● **What the task asks**:
Some entries follow. Reproduce exactly the lines starting at the one with "start, declared: line" and stopping after the one with "end: output port pc[23]".

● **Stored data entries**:

══════

$ cat config.mk
export PLATFORM = sky130hd
export DESIGN_NAME = program_counter
export DESIGN_NICKNAME = d
export VERILOG_FILES = /design/src/rtl/program_counter.sv
export SDC_FILE = /design/constraint.sdc
export NUM_CORES = 1
export LEC_CHECK = 0
export ABC_CLOCK_PERIOD_IN_PS = 1000
export CAP_MARGIN = 25
export CORE_MARGIN = 5
export CORE_UTILIZATION = 30
export DETAILED_ROUTE_END_ITERATION = 6
export GPL_ROUTABILITY_DRIVEN = 0
export GPL_TIMING_DRIVEN = 0
export PLACE_DENSITY = 0.75
export REMOVE_ABC_BUFFERS = 1
export SLEW_MARGIN = 10
export SYNTH_ARGS = -nofsm -noshare
export SYNTH_HDL_FRONTEND = slang
export SYNTH_SLANG_ARGS = --single-unit
$ cat constraint.sdc
create_clock -name clk -period 1 [get_ports clk]
set_clock_uncertainty 0.15 [all_clocks]
set_input_delay 0.2 -clock clk [delete_from_list [all_inputs] [get_ports clk]]
set_output_delay 0.2 -clock clk [all_outputs]
set_load 0.03 [all_outputs]
$ cat src/rtl/program_counter.sv
// Fetch-stage program counter: one register that takes either the sequential
// address or a redirect target on every rising edge, cleared asynchronously by clr.
module program_counter #(
  parameter int               pcen      = 32,
  parameter int               pcout     = 32,
  parameter logic [pcout-1:0] RESET_VEC = {pcout{1'b0}}
) (
  input  logic             clk,
  input  logic             clr,
  input  logic             load_en,
  input  logic [pcen-1:0]  pc_next,
  input  logic [pcen-1:0]  load,
  output logic [pcout-1:0] pc
);

  logic [pcout-1:0] load_ext;
  logic [pcout-1:0] next_ext;
  logic [pcout-1:0] pc_d;
  logic [pcout-1:0] pc_q;

  // Narrow inputs are zero-extended, wide inputs keep only their low pcout bits.
  generate
    if (pcen >= pcout) begin : g_trunc
      assign load_ext = load[pcout-1:0];
      assign next_ext = pc_next[pcout-1:0];
    end else begin : g_zext
      assign load_ext = {{(pcout-pcen){1'b0}}, load};
      assign next_ext = {{(pcout-pcen){1'b0}}, pc_next};
    end
  endgenerate

  always_comb begin
    pc_d = pc_q;
    if (load_en) begin
      pc_d = load_ext;
    end else begin
      pc_d = next_ext;
    end
  end

  always_ff @(posedge clk or posedge clr) begin
    if (clr) begin
      pc_q <= RESET_VEC;
    end else begin
      pc_q <= pc_d;
    end
  end

  assign pc = pc_q;

endmodule

[Yosys cells after proc, flatten, opt, wreduce, memory -nomap -nowiden]
Index checks and enable logic that the tools add are counted.
Word-level totals
  register bits after elaboration: 32
  latch bits: 0
  bits in writable memories: 0
  memory bits (read-only): 0
  bits of input ports: 67
  output and inout bits: 32
  word-level logic and storage cells: 2
  memories kept: 0
Cells by class
  add/subtract/negate cells: 0
  $mul: 0
  divide/modulo/power cells: 0
  magnitude comparators: 0
  equality and inequality tests: 0
  shift-type cells: 0
  mux-type cells: 1
  bitwise operators: 0
  reduce and logical (&&, ||, !) cells: 0
Operator list (count)
  two-way mux 32 bit: 1

[Depth between registers and ports, before layout]
  depth in word-level cells: 1
  depth in mapped cells: 3
  depth with buffers taken out: 1

[Least setup slack after synthesis]
Ideal clock, no wire load.
  path type: in2reg
  start: input port load_en
  end: register pc_q[0] (netlist: pc[0])
  data arrival time: 0.742 ns
  setup slack: -0.017 ns
  stages on the path: 3
  cells stage by stage: buf_6 > buf_12 > mux2_4
On the way
  longest elaborated chain between the ends: 1
RTL lines
  start, declared: line 10  | input logic load_en,
  two-way mux 32 bit: line 34  | if (load_en) begin
  named net pc_d[0]: line 18  | logic [pcout-1:0] pc_d;
  end signal, assigned: line 45  | pc_q <= pc_d;
  end, declared: line 19  | logic [pcout-1:0] pc_q;
The timed path passes the listed nets, and every way through them passes these cells.

[Worst setup path after layout]
  start: register pc_q[23] (netlist: pc[23])
  end: output port pc[23]
RTL lines
  end, declared: line 13  | output logic [pcout-1:0] pc
No word-level cell between the ends.

==> flow_metrics.tcl <==
set metrics [dict create \
    cts-root-buf "clkbuf_8" \
    initial_core_util 0.310 \
    yosysTopAreaCell "dfrtp_1" \
    cts_buffers 5 \
    critPathMaxFanout 1 \
    critPathMaxStageDelay_ns 0.38 \
    yosys.area_share.simple 0 \
    num_rows 24 \
    finalSetupViolations 32 \
    drtIter0Drc 17 \
    antenna_left 0 \
    yosysMostFrequentCell "dfrtp_1" \
    grt_use_total 0.112 \
    die_h_um 77.1 \
    synth.top_cells.by_count "dfrtp_1 (32), mux2_4 (30), buf_12 (3)" \
    finalSetupTns_ns -4.15 \
    synthTopCellsByArea "dfrtp_1 (59%), mux2_4 (33%), buf_12 (4.5%), mux2_2 (1.7%), buf_6 (0.83%)" \
    routedWlPerCell_um 14.5 \
    antenna_found_initial 0 \
    rsz0062_at_grt "true" \
    dpl.hpwl_mm 2.64 \
    crit_slowest_cell "dfrtp_1" \
    synth_cell_types 6 \
    startpoint_type "flop" \
    drc 0 \
    place_area_sq_um 2370 \
    avgSynthCellArea_sq_um 19.5 \
    totalWireLength_mm 3.27 \
    core-area_sq_um 4350 \
    timing.final.crit_share 1.14 \
    hp-class "in2async" \
    ys_warn_count 0 \
    path_class "reg2out" \
    worstSetupEndpointType "primary output" \
    routed_via_density 4.19 \
    synth_top_family_by_area "multiplexers" \
    fmax_mhz 879 \
    nFillCells 335 \
    p_leak_uw 0.00117 \
    nets 240 \
    worst_pin_slew_ns 0.359 \
    period_minus_slack_ns 1.14 \
    firstDrtPassIters 4 \
    post-route-cell-area_sq_um 2540 \
    cts_setup_buffers 0 \
    cp_top_family "flip-flops" \
    cts_buffer_depth 2 \
    cts_tree "yes" \
    final_cells 226 \
    clkTransAtPathRegs_ns 0.06 \
    htreeDepth 2 \
    required_ns 0.65 \
    drive_gt1_frac 0.431 \
    synthArstFlopShare 1.00 \
    syn_area_sq_um 1350 \
    dp.cells 217 \
    setup_ws_ns -0.138 \
    syn_inst 69 \
    ys_ff_latch 32 \
    port_buffers 98 \
    netlist.area_leader.share 0.594 \
    yosysSeqAreaShare 0.594 \
    synth_compound_area_frac 0 \
    status "complete, but fails checks" \
    dieArea_sq_um 5940 \
    dominantRegCellSynth "dfrtp_1" \
    largest_register_ffs 32 \
    powerDensity_nw_per_um2 1330 \
    hold_violations 0 \
    cp.arrival_ns 0.79 \
    peakVddDrop_uv 641 \
    die_x_um 77.1 \
    grt_max_degree 19 \
    grt_pass1_wl_mm 5.13 \
    max_cap_violations 0 \
    crit_buf_inv 1 \
    synthMuxAreaShare 0.351 \
    crit_chain "buf_6" \
    synth_fa_ha_area_frac 0 \
    violations "setup timing" \
    maxSlewHeadroom 0.760 \
    utilization 0.584 \
    grt_pass1_vias 1079 \
    io_pins 99 \
    diodes 0 \
    grt_overflow 0 \
    area_growth_pct 88.5 \
    dr_total_vias 948 \
    synth-edff-count 0 \
    slew_violations 0 \
    cts.sink_count 32 \
    synth_xor_area_frac 0 \
]
[per-layer routing]
metal	part of all wire	GRT usage	vias up
li1	-	-	443
met1	0.32	0.107	438
met2	0.54	0.201	62
met3	0.13	0.0656	5
met4	0.010	0.0309	0
met5	0	0	-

══════

● **Output**:
  start, declared: line 10  | input logic load_en,
  two-way mux 32 bit: line 34  | if (load_en) begin
  named net pc_d[0]: line 18  | logic [pcout-1:0] pc_d;
  end signal, assigned: line 45  | pc_q <= pc_d;
  end, declared: line 19  | logic [pcout-1:0] pc_q;
The timed path passes the listed nets, and every way through them passes these cells.

[Worst setup path after layout]
  start: register pc_q[23] (netlist: pc[23])
  end: output port pc[23]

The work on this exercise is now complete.